Task: Scan the records for the word "after". Return each line where it is found.
━━━ Records provided
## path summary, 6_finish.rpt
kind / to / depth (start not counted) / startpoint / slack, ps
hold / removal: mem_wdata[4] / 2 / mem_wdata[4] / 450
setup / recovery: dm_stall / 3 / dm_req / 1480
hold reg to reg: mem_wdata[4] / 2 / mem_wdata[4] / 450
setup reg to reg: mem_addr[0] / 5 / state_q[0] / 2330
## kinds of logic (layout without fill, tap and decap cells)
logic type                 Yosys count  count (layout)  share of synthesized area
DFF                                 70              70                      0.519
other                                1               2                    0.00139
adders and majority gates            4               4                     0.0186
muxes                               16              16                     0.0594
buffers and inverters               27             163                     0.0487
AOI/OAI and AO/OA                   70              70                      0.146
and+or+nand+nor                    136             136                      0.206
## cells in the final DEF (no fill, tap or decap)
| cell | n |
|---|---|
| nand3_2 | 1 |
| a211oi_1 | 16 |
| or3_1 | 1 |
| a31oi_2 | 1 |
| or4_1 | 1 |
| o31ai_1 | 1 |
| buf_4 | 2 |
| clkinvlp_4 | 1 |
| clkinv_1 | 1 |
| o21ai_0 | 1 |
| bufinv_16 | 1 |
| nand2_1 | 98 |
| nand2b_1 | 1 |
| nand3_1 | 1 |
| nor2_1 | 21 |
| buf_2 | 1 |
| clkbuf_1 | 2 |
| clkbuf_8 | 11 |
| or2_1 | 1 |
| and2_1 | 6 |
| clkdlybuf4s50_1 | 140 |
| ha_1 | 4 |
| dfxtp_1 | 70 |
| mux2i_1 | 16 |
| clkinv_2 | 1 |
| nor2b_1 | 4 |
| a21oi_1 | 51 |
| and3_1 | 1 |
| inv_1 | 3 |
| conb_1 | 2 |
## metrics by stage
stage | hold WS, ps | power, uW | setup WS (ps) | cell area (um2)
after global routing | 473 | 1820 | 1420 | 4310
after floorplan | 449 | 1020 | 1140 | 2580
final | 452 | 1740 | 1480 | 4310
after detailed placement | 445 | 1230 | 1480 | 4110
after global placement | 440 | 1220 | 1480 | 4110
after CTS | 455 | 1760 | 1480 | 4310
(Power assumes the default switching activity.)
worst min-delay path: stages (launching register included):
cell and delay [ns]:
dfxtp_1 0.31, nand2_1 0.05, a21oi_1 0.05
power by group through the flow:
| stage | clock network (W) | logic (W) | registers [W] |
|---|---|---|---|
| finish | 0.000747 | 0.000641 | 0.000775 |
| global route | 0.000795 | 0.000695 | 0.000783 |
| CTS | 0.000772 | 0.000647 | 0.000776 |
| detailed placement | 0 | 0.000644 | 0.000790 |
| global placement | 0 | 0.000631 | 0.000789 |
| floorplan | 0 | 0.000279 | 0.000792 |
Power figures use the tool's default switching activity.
===== config.mk =====
export PLATFORM = sky130hd
export DESIGN_NAME = bcd_scan_display
export DESIGN_NICKNAME = d
export VERILOG_FILES = /design/src/rtl/bcd_scan_display.sv
export SDC_FILE = /design/constraint.sdc
export NUM_CORES = 1
export LEC_CHECK = 0
export ABC_AREA = 0
export CELL_PAD_IN_SITES_DETAIL_PLACEMENT = 1
export CELL_PAD_IN_SITES_GLOBAL_PLACEMENT = 1
export CORE_ASPECT_RATIO = 1.5
export CORE_MARGIN = 8
export CORE_UTILIZATION = 35
export DETAILED_ROUTE_END_ITERATION = 8
export GPL_TIMING_DRIVEN = 0
export PLACE_DENSITY_LB_ADDON = 0.1
export SYNTH_ARGS = -nofsm -noshare
export SYNTH_HDL_FRONTEND = slang
export SYNTH_SLANG_ARGS = --single-unit

===== constraint.sdc =====
create_clock -name clk -period 2.05 [get_ports clk]
set_input_delay 0.5125 -clock clk [delete_from_list [all_inputs] [get_ports clk]]
set_output_delay 0.5125 -clock clk [all_outputs]
set_load 0.01 [all_outputs]
## src/rtl/clock_set_controller.sv

```systemverilog
// clock_set_controller: mode/inc/dec/cancel editor that loads a BCD hh:mm:ss value into a 24-hour clock
module clock_set_controller (
  input  logic        clk,
  input  logic        reset_n,
  input  logic        mode,
  input  logic        inc,
  input  logic        dec,
  input  logic        cancel,
  input  logic [23:0] time_out,
  output logic        set_time,
  output logic [23:0] time_in,
  output logic        editing,
  output logic [1:0]  edit_field
);
  typedef enum logic [2:0] {RUN, SET_HR, SET_MIN, SET_SEC, LOAD} state_t;
  state_t      state_q, state_d;
  logic [23:0] edit_q, edit_d;
  logic [7:0]  fld, fld_max, fld_new;
  function automatic logic [7:0] bcd_step(input logic [7:0] v, input logic [7:0] mx, input logic up);
    if (up) return v == mx ? 8'h00 : v[3:0] == 4'd9 ? {v[7:4] + 4'd1, 4'd0} : {v[7:4], v[3:0] + 4'd1};
    return v == 8'h00 ? mx : v[3:0] == 4'd0 ? {v[7:4] - 4'd1, 4'd9} : {v[7:4], v[3:0] - 4'd1};
  endfunction
  always_comb begin
    fld     = state_q == SET_HR ? edit_q[23:16] : state_q == SET_MIN ? edit_q[15:8] : edit_q[7:0];
    fld_max = state_q == SET_HR ? 8'h23 : 8'h59;
    fld_new = bcd_step(fld, fld_max, inc);
    state_d = state_q;
    edit_d  = edit_q;
    case (state_q)
      RUN: if (mode) begin
        state_d = SET_HR;
        edit_d  = time_out;
      end
      LOAD: state_d = RUN;
      default:
        if (cancel) state_d = RUN;
        else if (mode) state_d = state_q == SET_HR ? SET_MIN : state_q == SET_MIN ? SET_SEC : LOAD;
        else if (inc ^ dec)
          edit_d = state_q == SET_HR  ? {fld_new, edit_q[15:0]} :
                   state_q == SET_MIN ? {edit_q[23:16], fld_new, edit_q[7:0]} :
                                        {edit_q[23:8], fld_new};
    endcase
  end
  always_ff @(posedge clk or negedge reset_n)
    if (!reset_n) begin
      state_q <= RUN;
      edit_q  <= 24'h000000;
    end else begin
      state_q <= state_d;
      edit_q  <= edit_d;
    end
  assign set_time   = state_q == LOAD;
  assign editing    = state_q == SET_HR || state_q == SET_MIN || state_q == SET_SEC;
  assign edit_field = editing ? state_q[1:0] : 2'd0;
  assign time_in    = edit_q;
endmodule

```

## config.mk

```make
export PLATFORM = sky130hd
export DESIGN_NAME = clock_set_controller
export DESIGN_NICKNAME = d
export VERILOG_FILES = /design/src/rtl/clock_set_controller.sv
export SDC_FILE = /design/constraint.sdc
export NUM_CORES = 1
export LEC_CHECK = 0
export BUFFER_PORTS_ARGS = -buffer_cell sky130_fd_sc_hd__buf_2
export CORE_MARGIN = 2
export CORE_UTILIZATION = 50
export DETAILED_ROUTE_END_ITERATION = 10
export HOLD_SLACK_MARGIN = 0.05
export MAX_ROUTING_LAYER = met4
export PLACE_DENSITY_LB_ADDON = 0.08
export SLEW_MARGIN = 20
export SYNTH_ARGS = -nofsm -noshare
export SYNTH_HDL_FRONTEND = slang
export SYNTH_SLANG_ARGS = --single-unit
```

## constraint.sdc

```tcl
create_clock -name clk -period 3.5 [get_ports clk]
set_input_delay 0.875 -clock clk [delete_from_list [all_inputs] [get_ports clk]]
set_output_delay 0.875 -clock clk [all_outputs]
set_load 0.005 [all_outputs]
```

==> impl_metrics.toml <==
[synth]
synth_top_family_by_area = "compound AO/OA/AOI/OAI gates"
synthMuxAreaShare = 0.0224
synth_xor_area_frac = 0.0235
yosys_warnings = 0
synth_area_leaders = "dfrtp_1, nor2_1, a21oi_1"
synth_cells = 287
ys_seq_elements = 27
ys.flop_type = "dfrtp_1"
yosysTopAreaCellShare = 0.303
ys_seq_area_frac = 0.303
ys_types = 55
synth_largest_area_cell = "dfrtp_1"
synth_edf_count = 0
synth_fa_ha_area_frac = 0.0336
synth_fp_nets = 323
syn_area_um2 = 2230
avgSynthCellArea_um2 = 7.78
synthSimpleGateAreaFrac = 0.228
synth-compound-area-share = 0.319
synthArstFlopShare = 1.00

[sta]
finalHoldViolations = 0
worst_slack_ns = 0.335
hold_ws_ns = 0.536
relSlewSlack = 0.578
fin_skew_ns = 0.00428
rsz0062_at_grt = "no"
timing.setup.tns_ns = 0
slew_violations = 0
worstMarginPinSlew_ns = 0.633
fin_crit_sh = 0.904
fmax_mhz = 316
finalSetupViolCount = 0
fin_crit_ns = 3.17

[clock_network]
cts_buffer_depth = 2
cts_htree_levels = 1
cts_setup_buffers = 0
cts_tree = "built"
clock_sinks = 27
clk_latency_ns = 0.28
ctsResizeCount = 0
cts_root_buf = "clkbuf_8"
numCtsBuffers = 3
cts.clk_slew.worst_paths_ns = 0.10
hold_buffers = 0

[worst_setup_path]
worstPathRequired_ns = 3.66
r2r_start = "state_q[1]"
start_kind = "flip-flop"
worstRegToRegCells = 9
reg2reg_slack_ns = 0.33
cp.arrival_ns = 3.32
r2r-end = "time_in[4]"
path_max_fanout = 14
critPathCaptureType = "flip-flop"
crit_type = "flip-flop to flip-flop"

[drt]
postRouteAntennaNets = 0
routedWlPerCell_um = 17.3
drt_wl_total_mm = 6.80
via_per_inst = 6.12
drc = 0
drt_iter0_drc = 260
first_pass_iters = 5
dr_total_vias = 2400

[pwr]
total_power_mw = 1.66
p_leak_nw = 1.19
vdd_ir_drop_max_uv = 276
p_per_area_nw_per_um2 = 635

[grt]
overflow = 0
grt_max_degree = 28
grt_pass1_wl_mm = 10.6
globalRouteTotalUtil = 0.275
first_global_vias = 2050
antenna_found_initial = 0

[placed_design]
gp_congestion = 0.932
dp_cells = 387
portBuffers = 57
dp_hpwl_mm = 4.98
preCtsSetupSlack_ns = 0.419

[flow_run]
cap_violations = 0

[finish]
area_growth_pct = 17.2
layout.nets = 377
final_cells = 392
num_antenna_cells = 0
drive_above_1_share = 0.244
fillers = 401

[floorplan]
ios = 58
initial_core_util = 0.516
fp.coreArea_um2 = 4320
die_h_um = 70.8
dieArea_um2 = 5020
fp-row-count = 24
die_w_um = 70.8

[min_path]
hold_depth = 2
hold_path_class = "flip-flop to flip-flop"
worstHoldStart = "time_in[2]"
holdPathEnd = "time_in[2]"

[status]
outcome = "complete, no violations"
-- where the power goes --
group          internal [mW]  switching [mW]
logic                  0.403           0.543
clock network         0.0801           0.109
registers              0.406           0.123
-- area by class of cell --
cell class / count / area, um^2 / area share
multi-input combinational: 227 / 1400 / 0.536
clock inverter: 1 / 5.00 / 0.00191
tap: 52 / 65.1 / 0.0249
clock buffer: 3 / 41.3 / 0.0158
timing repair buffer: 69 / 373 / 0.142
inverter: 13 / 53.8 / 0.0206
sequential: 27 / 676 / 0.258
-- cells in the mapped netlist (5+ instances only) --
library cell  number
ha_1               6
buf_2              9
nand2b_1           5
a21oi_1           25
clkbuf_1           6
dfrtp_1           27
nand2_1           30
inv_1             11
nor2_1            41
a22oi_1            5
nor3_1            11
o221ai_1           9
mux2i_1            5
o21ai_0           10
o22ai_1           12
-- worst max-delay path by stage --
stage | startpoint | endpoint | slack, ns
floorplan | mode | time_in[21] | 0.95
global placement | state_q[0] | time_in[1] | 0.48
detailed placement | state_q[1] | time_in[4] | 0.42
CTS | state_q[1] | time_in[4] | 0.39
global route | state_q[1] | time_in[4] | 0.12
finish | state_q[1] | time_in[4] | 0.33
-- through the flow --
step / area (um^2) / utilization
2_1_floorplan: 2230 / -
3_3_place_gp: 2570 / 0.593
4_1_cts: 2610 / 0.604
5_1_grt: 2620 / 0.605
3_5_place_dp: 2570 / 0.593
6_report: 2620 / 0.605
-- cells in the final DEF (no fill, tap or decap), types with 3 or more instances in the layout --
cell and count:
a211oi_1 3, a21oi_1 25, a221oi_1 4, a22oi_1 5
a31oi_1 4, buf_2 58, buf_4 11, clkbuf_8 3
dfrtp_1 27, ha_1 6, inv_1 11, mux2i_1 5
nand2_1 30, nand2b_1 5, nand4_1 3, nor2_1 41
nor3_1 10, o211ai_1 4, o21a_1 3, o21ai_0 10
o221ai_1 9, o22a_1 3, o22ai_1 12, o32ai_1 3
or3_1 3, xnor2_1 4
-- metal layers --
layer	part of all wire	routed length, um	track usage
met5	0	0	-
met3	0.082	559	0.0385
met1	0.47	3210	0.410
met4	0.0090	61	0.0608
met2	0.44	2970	0.400
-- flip-flops by register name (all words and copies together) (netlist names) --
signal / flops
time_in: 24
state_q: 3
-- critical path, cell delays in order (launching register included) --
cell      delay [ns]
dfrtp_1         0.68
nand2b_1        0.22
o32ai_1         0.26
or3_1           0.34
ha_1            0.26
and3_1          0.41
and4_4          0.31
a211oi_1        0.06
a31oi_1         0.33
o221ai_1        0.16
-- cell families (layout without fill, tap and decap cells) --
| logic type | count (synthesis) | count (layout) |
|---|---|---|
| multiplexers | 5 | 5 |
| buffers and inverters | 33 | 86 |
| flip-flops | 27 | 27 |
| adder cells (fa/ha/maj) | 6 | 6 |
| AO/OA/AOI/OAI | 101 | 101 |
| XOR/XNOR | 6 | 6 |
| AND/OR/NAND/NOR | 109 | 109 |
Power figures use the tool's default switching activity.
[config.mk]
export PLATFORM = sky130hd
export DESIGN_NAME = frame_sync_deser
export DESIGN_NICKNAME = d
export VERILOG_FILES = /design/src/rtl/frame_sync_deser.sv
export SDC_FILE = /design/constraint.sdc
export NUM_CORES = 1
export LEC_CHECK = 0
export ABC_CLOCK_PERIOD_IN_PS = 3100
export CORE_MARGIN = 5
export CORE_UTILIZATION = 55
export CTS_CLUSTER_SIZE = 20
export DETAILED_ROUTE_END_ITERATION = 12
export PLACE_DENSITY = 0.78
export SLEW_MARGIN = 20
export SYNTH_ARGS = -nofsm -noshare
export SYNTH_HDL_FRONTEND = slang
export SYNTH_SLANG_ARGS = --single-unit
[constraint.sdc]
create_clock -name clk -period 3.1 [get_ports clk]
set_clock_uncertainty 0.1 [all_clocks]
set_input_delay 0.31 -clock clk [delete_from_list [all_inputs] [get_ports clk]]
set_output_delay 0.31 -clock clk [all_outputs]
set_load 0.02 [all_outputs]
===== config.mk =====
export PLATFORM = sky130hd
export DESIGN_NAME = serial_addsub
export DESIGN_NICKNAME = d
export VERILOG_FILES = /design/src/rtl/serial_addsub.sv
export SDC_FILE = /design/constraint.sdc
export NUM_CORES = 1
export LEC_CHECK = 0
export BUFFER_PORTS_ARGS = -buffer_cell sky130_fd_sc_hd__buf_2
export CORE_MARGIN = 2
export CORE_UTILIZATION = 40
export CTS_CLUSTER_SIZE = 28
export DETAILED_ROUTE_END_ITERATION = 12
export PLACE_DENSITY = 0.59
export SLEW_MARGIN = 20
export SYNTH_ARGS = -nofsm -noshare
export SYNTH_HDL_FRONTEND = slang
export SYNTH_SLANG_ARGS = --single-unit

===== constraint.sdc =====
create_clock -name clk -period 1.8 [get_ports clk]
set_input_delay 0.54 -clock clk [delete_from_list [all_inputs] [get_ports clk]]
set_output_delay 0.54 -clock clk [all_outputs]
set_load 0.03 [all_outputs]
### src/rtl/mem_wb_pl.sv
// MEM/WB pipeline register and writeback stage.
// Captures MEM results, aligns load data, selects the writeback source
// and drives the register file write port. Emits a retire pulse and,
// when WB_RETIRE_CNT_EN is defined, a CNT_W-bit retired-instruction
// counter (otherwise o_retire_cnt is tied to 0).
// Ports:
//   i_clk, i_reset_n        clock, async active-low reset
//   i_mem_*                 MEM stage instruction fields
//   i_stall / i_flush       hold / bubble the WB register (flush wins)
//   o_rd_addr/data/wren     register file write port
//   o_wb_valid, o_wb_pc     WB entry status
//   o_retire, o_retire_cnt  retire pulse and count
module mem_wb_pl
  import pl_pkg::*;
#(
  parameter int CNT_W = 64
) (
  input  logic             i_clk,
  input  logic             i_reset_n,
  input  logic             i_mem_valid,
  input  logic [31:0]      i_mem_pc,
  input  logic [31:0]      i_mem_alu_data,
  input  logic [31:0]      i_mem_ld_data,
  input  logic [2:0]       i_mem_funct3,
  input  logic [1:0]       i_mem_wb_sel,
  input  logic [4:0]       i_mem_rd_addr,
  input  logic             i_mem_rd_wren,
  input  logic             i_stall,
  input  logic             i_flush,
  output logic [4:0]       o_rd_addr,
  output logic [31:0]      o_rd_data,
  output logic             o_rd_wren,
  output logic             o_wb_valid,
  output logic [31:0]      o_wb_pc,
  output logic             o_retire,
  output logic [CNT_W-1:0] o_retire_cnt
);

  wb_reg_t     wb_q;
  logic [31:0] ld_ext;

  // Flush only kills valid; the remaining fields are don't-care for a bubble.
  always_ff @(posedge i_clk or negedge i_reset_n) begin
    if (!i_reset_n) begin
      wb_q <= '0;
    end else if (i_flush) begin
      wb_q.valid <= 1'b0;
    end else if (!i_stall) begin
      wb_q <= '{valid:    i_mem_valid,
                pc:       i_mem_pc,
                alu_data: i_mem_alu_data,
                ld_data:  i_mem_ld_data,
                funct3:   i_mem_funct3,
                wb_sel:   wb_sel_e'(i_mem_wb_sel),
                rd_addr:  i_mem_rd_addr,
                rd_wren:  i_mem_rd_wren};
    end
  end

  load_align u_load_align (
    .ld_data (wb_q.ld_data),
    .offset  (wb_q.alu_data[1:0]),
    .funct3  (wb_q.funct3),
    .ld_ext  (ld_ext)
  );

  always_comb begin
    o_rd_data = wb_q.alu_data;  // WB_ALU and reserved code
    case (wb_q.wb_sel)
      WB_LOAD: o_rd_data = ld_ext;
      WB_PC4:  o_rd_data = wb_q.pc + 32'd4;  // wraps mod 2^32
      default: o_rd_data = wb_q.alu_data;
    endcase
  end

  assign o_rd_addr  = wb_q.rd_addr;
  // Stays high while stalled: rewriting the same value is harmless.
  assign o_rd_wren  = wb_q.valid & wb_q.rd_wren & (wb_q.rd_addr != 5'd0);
  assign o_wb_valid = wb_q.valid;
  assign o_wb_pc    = wb_q.pc;
  assign o_retire   = wb_q.valid & ~i_stall;

`ifdef WB_RETIRE_CNT_EN
  logic [CNT_W-1:0] cnt_q;

  always_ff @(posedge i_clk or negedge i_reset_n) begin
    if (!i_reset_n)    cnt_q <= '0;
    else if (o_retire) cnt_q <= cnt_q + CNT_W'(1);
  end

  assign o_retire_cnt = cnt_q;
`else
  assign o_retire_cnt = '0;
`endif

endmodule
━━━━━━
Solved problem:
after global routing | 473 | 1820 | 1420 | 4310
after floorplan | 449 | 1020 | 1140 | 2580
after detailed placement | 445 | 1230 | 1480 | 4110
after global placement | 440 | 1220 | 1480 | 4110
after CTS | 455 | 1760 | 1480 | 4310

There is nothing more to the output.